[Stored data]
Background: an optimization exercise with open tools, aiming at small area. Do not read the settings as production practice.
Only simulation tests tie the RTL to the original design; equivalence was not proved.
No run shown here takes its clock network from TritonCTS; it comes from the design's own scripts or RTL.
The clock input has no modelled driver; a real chip could not lean on it and would need a root buffer or a full tree.
Power and IR drop assume default switching activity.

## flow/design.v

```verilog
module Decoder_7_segment(
    input [3:0] in,
    output [6:0] seg
    );
    wire d3 = in[3], d2 = in[2], d1 = in[1], d0 = in[0];
    assign seg[6] = (~d3 & ~d2 & ~d1 & d0) | (d2 & ~d1 & ~d0);
    assign seg[5] = d2 & (d1 ^ d0);
    assign seg[4] = ~d2 & d1 & ~d0;
    assign seg[3] = (~d3 & ~d2 & ~d1 & d0) | (d2 & ~(d1 ^ d0));
    assign seg[2] = d0 | (d2 & ~d1);
    assign seg[1] = (~d2 & d1) | (d1 & d0) | (~d3 & ~d2 & d0);
    assign seg[0] = (~d3 & ~d2 & ~d1) | (d2 & d1 & d0);
endmodule
module debounce(
    input clk_in, pb,
    output reg pb_out,
    input rst
);
    localparam [19:0] P = 20'hAAAAA;
    reg [19:0] count;
    reg past;
    reg pb_sync_0, pb_sync_1, pb_stable;
    wire eq = (pb_sync_1 == pb_stable);
    wire [19:0] s = count ^ P;
    wire z = ~|s[18:0];
    wire fb = s[19] ^ s[16] ^ z;
    wire hit = s[19] & s[14];
    always @(posedge clk_in) begin
        count <= eq ? P : ({s[18:0], fb} ^ P);
        past <= ~eq & (past ? ~z : hit);
        if (rst) begin
            pb_sync_0 <= 1'b0;
            pb_sync_1 <= 1'b0;
            pb_stable <= 1'b0;
            pb_out <= 1'b0;
        end else begin
            pb_sync_0 <= pb;
            pb_sync_1 <= pb_sync_0;
            if (!eq && past)
                pb_stable <= pb_sync_1;
            pb_out <= pb_sync_1 & ~pb_stable;
        end
    end
endmodule
module sevenseg_driver(
        input clk,
        input clr,
        input [3:0] in1,
        input [3:0] in2,
        input [3:0] in3,
        input [3:0] in4,
        output [6:0] seg,
        output reg [3:0] an
        );
        localparam [9:0] P = 10'h2AA;
        reg [9:0] segclk;
        reg [3:0] digit;
        wire [9:0] s = segclk ^ P;
        wire z = ~|s[8:0];
        wire fb = s[9] ^ s[6] ^ z;
        wire load = (s == 10'h084);
        wire first = ~(an[3] | an[2]);
        wire [3:0] sel = ({4{~an[0] | first}} & in1) | ({4{~an[3] & ~first}} & in2) |
                         ({4{~an[2] & ~first}} & in3) | ({4{~an[1] & ~first}} & in4);
        always @(posedge clk) begin
            segclk <= clr ? P : ({s[8:0], fb} ^ P);
            if (clr) begin
                an <= 4'b0000;
                digit <= 4'd8;
            end else if (load) begin
                an <= first ? 4'b0111 : {an[0], an[3:1]};
                digit <= sel;
            end
        end
        Decoder_7_segment dec(digit, seg);
endmodule
module digital_clock(
    input clk,
    input en,         
    input srst,       
    input clr,        
    input hrup,
    input minup,
    output reg [3:0] s1,
    output reg [2:0] s2,
    output reg [3:0] m1,
    output reg [2:0] m2,
    output reg [3:0] h1,
    output reg [1:0] h2
    );
    reg [9:0] clkc;
    localparam [9:0] OFS = 10'd23;
    wire pre_end = &clkc;
    wire adv  = en & ~clr & ~minup & ~hrup;
    wire tick = adv & pre_end;
    wire s1_9 = s1[3] & s1[0];
    wire s2_5 = s2[2] & s2[0];
    wire m1_9 = m1[3] & m1[0];
    wire m2_5 = m2[2] & m2[0];
    wire h1_9 = h1[3] & h1[0];
    wire h_23 = h2[1] & h1[1] & h1[0];
    wire inc_s1 = tick;
    wire inc_s2 = tick & s1_9;
    wire inc_m1 = minup | (inc_s2 & s2_5);
    wire inc_m2 = inc_m1 & m1_9;
    wire inc_h  = (hrup & ~minup) | (inc_s2 & s2_5 & m1_9 & m2_5);
    wire clear = srst | clr;
    always @(posedge clk) begin
        if (srst)
            clkc <= OFS;
        else if (adv)
            clkc <= pre_end ? OFS : clkc + 10'd1;
        if (clear) begin
            s1 <= 0; s2 <= 0; m1 <= 0; m2 <= 0; h1 <= 0; h2 <= 0;
        end else begin
            if (inc_s1) s1 <= s1_9 ? 4'd0 : s1 + 4'd1;
            if (inc_s2) s2 <= s2_5 ? 3'd0 : s2 + 3'd1;
            if (inc_m1) m1 <= m1_9 ? 4'd0 : m1 + 4'd1;
            if (inc_m2) m2 <= m2_5 ? 3'd0 : m2 + 3'd1;
            if (inc_h) begin
                if (h_23) begin
                    h1 <= 4'd0; h2 <= 2'd0;
                end else if (h1_9) begin
                    h1 <= 4'd0; h2 <= h2 + 2'd1;
                end else
                    h1 <= h1 + 4'd1;
            end
        end
    end
endmodule
module Top_Module(
    input clk,  
    input rst,  
    input sw,  
    input btnC,  
    input btnU,  
    input btnR,  
    output [6:0] seg,
    output [3:0] an,
    output [7:0] led  
);
wire [3:0] s1, m1, h1;
wire [2:0] s2, m2;
wire [1:0] h2;
reg hrup, minup;
wire btnCclr, btnUclr, btnRclr;
reg btnUclr_prev, btnRclr_prev;
debounce dbC(clk, btnC, btnCclr, rst);
debounce dbU(clk, btnU, btnUclr, rst);  
debounce dbR(clk, btnR, btnRclr, rst);  
sevenseg_driver seg7(clk, rst, {2'b00, h2}, h1, {1'b0, m2}, m1, seg, an);
digital_clock clock(clk, sw, rst, btnCclr, hrup, minup, s1, s2, m1, m2, h1, h2);
always @(posedge clk) begin
    btnUclr_prev <= btnUclr;
    btnRclr_prev <= btnRclr;
    if (rst) begin
        hrup <= 1'b0;
        minup <= 1'b0;
    end else begin
        hrup <= btnUclr & ~btnUclr_prev;
        minup <= btnRclr & ~btnRclr_prev;
    end
end
assign led[7:0] = {1'b0, s2, s1};
endmodule
```

## flow/flow/run.sh

```bash
#!/bin/bash
# Own layout flow:
#  1. the standard synthesis (kept as std_1_2_yosys.v for reference);
#  2. the same synthesis again with an area-oriented ABC script for the
#     combinational logic (own_synth.tcl, area.abc), once per ABC seed; the
#     smallest netlist whose registers match the standard synthesis (names and
#     cells) is used, or the standard netlist if none does;
#  3. the standard ORFS layout from floorplan to finish, with a smaller clock
#     tree built by manual_cts.tcl and the smallest buffer on the ports.
# Each tool's output goes to a log file in this folder.
set -euo pipefail
W=$PWD
F=$W/flow
R=$W/orfs/results/$FLOW_PLATFORM/Top_Module/base
L=$W/orfs/logs/$FLOW_PLATFORM/Top_Module/base

bash standard.sh synth > $W/log_std_synth.txt 2>&1
cp $R/1_2_yosys.v $W/std_1_2_yosys.v
cp $L/1_2_yosys.log $W/log_std_yosys.txt

# Own synthesis, once per ABC random seed (in parallel, each in its own ORFS
# work folder); the smallest netlist whose registers match the standard
# synthesis is used.
regs() { grep -oE '^\s*sky130_fd_sc_hd__(df|sdf|edf)[a-z0-9_]* +[^ ]+' "$1" | sed -E 's/_[0-9]+ / /; s/^\s*//' | sort; }
SEEDS=${OWN_SYNTH_SEEDS:-1 2 3 4 5 6 7 8}
n=0
for S in $SEEDS; do
  H=$W/syn_s$S
  mkdir -p $H
  sed "s/&deepsyn -T 60/\&deepsyn -T 60 -S $S/" $F/area.abc > $H/area.abc
  OWN_ABC_SCRIPT=$H/area.abc bash standard.sh WORK_HOME=$H SYNTH_SCRIPT=$F/own_synth.tcl ADDER_MAP_FILE= \
    $H/results/$FLOW_PLATFORM/Top_Module/base/1_2_yosys.v > $W/log_own_synth_s$S.txt 2>&1 &
  n=$((n + 1))
  if (( n % ${NUM_CORES:-4} == 0 )); then wait || true; fi
done
wait || true
best=""; best_area=""
for S in $SEEDS; do
  H=$W/syn_s$S
  v=$H/results/$FLOW_PLATFORM/Top_Module/base/1_2_yosys.v
  st=$H/reports/$FLOW_PLATFORM/Top_Module/base/synth_stat.txt
  cp $H/logs/$FLOW_PLATFORM/Top_Module/base/1_2_yosys.log $W/log_own_yosys_s$S.txt 2>/dev/null || true
  [[ -s $v && -s $st ]] || { echo "own synthesis seed $S: failed"; continue; }
  if ! diff <(regs $W/std_1_2_yosys.v) <(regs $v) > $W/log_reg_diff_s$S.txt; then
    echo "own synthesis seed $S: registers differ from the standard synthesis"; continue
  fi
  a=$(awk '/Chip area for module/ {print $NF}' $st | tail -1)
  echo "own synthesis seed $S: area $a, registers match ($(regs $v | wc -l))"
  if [[ -z $best_area ]] || awk -v a="$a" -v b="$best_area" 'BEGIN { exit !(a < b) }'; then best=$v; best_area=$a; fi
done
if [[ -n $best ]]; then
  echo "using $best ($best_area)"
  cp $best $R/1_2_yosys.v
else
  echo "no own synthesis usable; using the standard netlist"
  cp $W/std_1_2_yosys.v $R/1_2_yosys.v
fi
touch $R/1_2_yosys.v

export OWN_CTS_CELL=${OWN_CTS_CELL:-sky130_fd_sc_hd__inv_8}
export OWN_CTS_ROOT=${OWN_CTS_ROOT:-sky130_fd_sc_hd__inv_4}
export OWN_RESULTS=$R
export PLATFORM_DIR=$FLOW_HOME/platforms/$FLOW_PLATFORM
LIMIT=${OWN_SLEW_LIMIT_PS:-120}
ok=0
bash standard.sh "BUFFER_PORTS_ARGS=-buffer_cell sky130_fd_sc_hd__buf_1" place > $W/log_orfs_place.txt 2>&1
for fan in ${OWN_CTS_FANS:-26 23 20 18 16 14}; do
  export OWN_CTS_MAXFAN=$fan
  bash standard.sh clean_cts clean_route clean_finish > /dev/null 2>&1 || true
  bash standard.sh \
    "PRE_CTS_TCL=$F/manual_cts.tcl" \
    "BUFFER_PORTS_ARGS=-buffer_cell sky130_fd_sc_hd__buf_1" \
    finish > $W/log_orfs_layout_fan$fan.txt 2>&1 || continue
  openroad -no_init -exit $F/clk_slew.tcl > $W/log_clk_slew_fan$fan.txt 2>&1 || continue
  slew=$(awk '/^OWN_CLK_SLEW_PS/ {print $2}' $W/log_clk_slew_fan$fan.txt)
  echo "manual clock tree, at most $fan sinks per buffer: worst clock-pin slew $slew ps"
  if awk -v s="$slew" -v l="$LIMIT" 'BEGIN { exit !(s > 0 && s <= l) }'; then ok=1; break; fi
done
if [[ $ok == 0 ]]; then
  echo "manual clock trees too slow; using TritonCTS"
  bash standard.sh clean_cts clean_route clean_finish > /dev/null 2>&1 || true
  bash standard.sh \
    "BUFFER_PORTS_ARGS=-buffer_cell sky130_fd_sc_hd__buf_1" \
    finish > $W/log_orfs_layout_tritoncts.txt 2>&1
fi
```

## flow/flow/area.abc

```
strash
&get -n
&fraig -x
&put
scorr
dc2
strash
&get -n
&deepsyn -T 60
&put
strash
&get -n
&dch -f
&nf -R 1000
&put
strash
&get -n
&dch -f
&nf -R 1000
&put
```

## flow/flow/clk_slew.tcl

```tcl
set P $::env(PLATFORM_DIR)
set R $::env(OWN_RESULTS)
read_lef $P/lef/sky130_fd_sc_hd.tlef
read_lef $P/lef/sky130_fd_sc_hd_merged.lef
read_liberty $P/lib/sky130_fd_sc_hd__tt_025C_1v80.lib
read_db $R/6_final.odb
read_sdc $R/6_final.sdc
source $P/setRC.tcl
read_spef $R/6_final.spef
set_propagated_clock [all_clocks]
set worst 0
foreach pin [all_registers -clock_pins -edge_triggered] {
  foreach edge {rise fall} {
    foreach a {min max} {
      set worst [expr { max($worst, [sta::time_ui_sta [get_property $pin slew_${a}_$edge]] * 1e12) }]
    }
  }
}
puts "OWN_CLK_SLEW_PS $worst"
puts "OWN_SETUP_WS [worst_slack -max]"
puts "OWN_HOLD_WS [worst_slack -min]"
```

## flow/flow/manual_cts.tcl

```tcl
# Clock tree for a small design, used instead of TritonCTS (ORFS's PRE_CTS_TCL
# hook): the flip-flops are split into groups of at most OWN_CTS_MAXFAN by
# position (k-means with a size cap),
# each group is driven by one clock buffer of type OWN_CTS_CELL placed at the
# group's centre, and the clock port drives only those buffers. ORFS's own
# clock_tree_synthesis call is then skipped; the rest of its CTS step (detailed
# placement, timing repair) runs as usual.
set maxfan [expr { [info exists ::env(OWN_CTS_MAXFAN)] ? $::env(OWN_CTS_MAXFAN) : 16 }]
set cell [expr { [info exists ::env(OWN_CTS_CELL)] ? $::env(OWN_CTS_CELL) : "sky130_fd_sc_hd__clkbuf_8" }]

set block [ord::get_db_block]
set clknet [[$block findBTerm clk] getNet]

# sinks: every instance pin on the clock net
set sinks {}
foreach it [$clknet getITerms] {
  set inst [$it getInst]
  set bb [$inst getBBox]
  lappend sinks [list $it [expr { ([$bb xMin] + [$bb xMax]) / 2.0 }] [expr { ([$bb yMin] + [$bb yMax]) / 2.0 }]]
}
set n [llength $sinks]
set k [expr { ($n + $maxfan - 1) / $maxfan }]
set cap [expr { ($n + $k - 1) / $k }]
puts "manual CTS: $n sinks, $k buffers of $cell, at most $cap sinks each"

# k-means, started from sinks spread along x
set sorted [lsort -real -index 1 $sinks]
set cx {}; set cy {}
for { set j 0 } { $j < $k } { incr j } {
  set s [lindex $sorted [expr { int(($j + 0.5) * $n / $k) }]]
  lappend cx [lindex $s 1]; lappend cy [lindex $s 2]
}
for { set iter 0 } { $iter < 50 } { incr iter } {
  # nearest centre with room left, sinks with the most to lose placed first
  set order {}
  set idx 0
  foreach s $sinks {
    set ds {}
    for { set j 0 } { $j < $k } { incr j } {
      lappend ds [list $j [expr { abs([lindex $s 1] - [lindex $cx $j]) + abs([lindex $s 2] - [lindex $cy $j]) }]]
    }
    set ds [lsort -real -index 1 $ds]
    set regret [expr { $k > 1 ? [lindex $ds 1 1] - [lindex $ds 0 1] : 0 }]
    lappend order [list $idx $regret $ds]
    incr idx
  }
  set order [lsort -real -decreasing -index 1 $order]
  set assign [lrepeat $n 0]
  set load [lrepeat $k 0]
  foreach o $order {
    foreach d [lindex $o 2] {
      set j [lindex $d 0]
      if { [lindex $load $j] < $cap } {
        lset assign [lindex $o 0] $j
        lset load $j [expr { [lindex $load $j] + 1 }]
        break
      }
    }
  }
  set nx {}; set ny {}
  for { set j 0 } { $j < $k } { incr j } {
    set sx 0.0; set sy 0.0; set c 0
    foreach s $sinks a $assign {
      if { $a == $j } { set sx [expr { $sx + [lindex $s 1] }]; set sy [expr { $sy + [lindex $s 2] }]; incr c }
    }
    if { $c > 0 } { lappend nx [expr { $sx / $c }]; lappend ny [expr { $sy / $c }] } else { lappend nx [lindex $cx $j]; lappend ny [lindex $cy $j] }
  }
  set cx $nx; set cy $ny
}

set master [[ord::get_db] findMaster $cell]
# input and output pin of a buffer or inverter cell
proc io_iterms { inst } {
  set in ""; set out ""
  foreach it [$inst getITerms] {
    if { [$it getSigType] ne "SIGNAL" } { continue }
    if { [$it getIoType] eq "INPUT" } { set in $it }
    if { [$it getIoType] eq "OUTPUT" } { set out $it }
  }
  return [list $in $out]
}
set drv $clknet
# (an inverting group cell always gets an inverting root, so the flip-flops see
# the clock's own polarity)
if { $k > 4 || [string match "*inv*" $cell] } {
  set rcell [expr { [info exists ::env(OWN_CTS_ROOT)] ? $::env(OWN_CTS_ROOT) : "sky130_fd_sc_hd__clkbuf_8" }]
  set root [odb::dbInst_create $block [[ord::get_db] findMaster $rcell] "clkbuf_own_root"]
  set drv [odb::dbNet_create $block "clknet_own_root"]
  $drv setSigType CLOCK
  lassign [io_iterms $root] rin rout
  $rin connect $clknet
  $rout connect $drv
  set sx 0.0; set sy 0.0
  foreach x $cx y $cy { set sx [expr { $sx + $x }]; set sy [expr { $sy + $y }] }
  $root setLocation [expr { int($sx / $k) }] [expr { int($sy / $k) }]
  $root setPlacementStatus PLACED
}
for { set j 0 } { $j < $k } { incr j } {
  set buf [odb::dbInst_create $block $master "clkbuf_own_$j"]
  set net [odb::dbNet_create $block "clknet_own_$j"]
  $net setSigType CLOCK
  lassign [io_iterms $buf] bin bout
  $bin connect $drv
  $bout connect $net
  set c 0
  foreach s $sinks a $assign {
    if { $a == $j } {
      set it [lindex $s 0]
      $it disconnect
      $it connect $net
      incr c
    }
  }
  $buf setLocation [expr { int([lindex $cx $j]) }] [expr { int([lindex $cy $j]) }]
  $buf setPlacementStatus PLACED
  puts "manual CTS: buffer $j drives $c sinks at [expr { int([lindex $cx $j]) }] [expr { int([lindex $cy $j]) }]"
}
$clknet setSigType CLOCK

set_propagated_clock [all_clocks]
proc clock_tree_synthesis { args } {
  puts "manual CTS: clock_tree_synthesis skipped"
}
proc repair_clock_inverters { args } {}
```

## flow/flow/own_synth.tcl

```tcl
# The standard synthesis (synth_recipe.tcl, ORFS's synth.tcl) with only the ABC
# script of the combinational mapping replaced by an area-oriented one. The
# registers are mapped before ABC runs, so they keep the standard names and cells.
proc abc {args} {
  set i [lsearch -exact $args -script]
  if { $i >= 0 } {
    lset args [expr { $i + 1 }] $::env(OWN_ABC_SCRIPT)
  }
  yosys abc {*}$args
}
source [file join [file dirname [file dirname [file normalize [info script]]]] synth_recipe.tcl]
```

## flow/standard.sh

```bash
#!/bin/bash
# synth_recipe.tcl (not shown) runs the flow's synth.tcl, then flattens the netlist and writes it again
# the make line also repeats each setting of config.mk as NAME=value (left out here)
make -C /OpenROAD-flow-scripts/flow DESIGN_CONFIG=/design/flow/config.mk WORK_HOME=/design/flow/orfs CLKGATE_MAP_FILE= SYNTH_SCRIPT=/design/flow/synth_recipe.tcl "${@:-finish}"
```

## flow/config.mk

```make
export PLATFORM = sky130hd
export DESIGN_NAME = Top_Module
export DESIGN_NICKNAME = Top_Module
export VERILOG_FILES = /design/flow/design.v
export SDC_FILE = /design/flow/constraint.sdc
export NUM_CORES = 4
export LEC_CHECK = 0
export CAP_MARGIN = 20
export CORE_MARGIN = 2
export CORE_UTILIZATION = 75
export SLEW_MARGIN = 20
```

## flow/constraint.sdc

```tcl
create_clock -name core_clock -period 10.0 [get_ports {clk}]
set_input_delay 2.0000 -clock core_clock [delete_from_list [all_inputs] [get_ports {clk}]]
set_output_delay 2.0000 -clock core_clock [all_outputs]
set_load 0.01 [all_outputs]
```

==> results of run 1 <==
-- placed cells by master (no fill, tap or decap), types with 2 or more instances in the layout --
| master | count |
|---|---|
| dfxtp_1 | 127 |
| nor2_1 | 67 |
| nand2_1 | 48 |
| a21oi_1 | 28 |
| nor3_1 | 23 |
| buf_1 | 23 |
| o21ai_0 | 14 |
| nor2b_1 | 11 |
| nand4_1 | 9 |
| and3_1 | 9 |
| xnor2_1 | 8 |
| clkinv_1 | 6 |
| nand2b_1 | 6 |
| nor3b_1 | 6 |
| xor2_1 | 5 |
| and2_0 | 5 |
| inv_8 | 5 |
| nor4_1 | 4 |
| a21o_1 | 4 |
| a22o_1 | 3 |
| mux2i_1 | 3 |
| nand4b_1 | 2 |
| a31oi_1 | 2 |
| a222oi_1 | 2 |
| o21a_1 | 2 |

◆ Task statement:
Given the data above, which lines hold the string "localparam"? Return them.

◆ Response to this task:
    localparam [19:0] P = 20'hAAAAA;
        localparam [9:0] P = 10'h2AA;
    localparam [9:0] OFS = 10'd23;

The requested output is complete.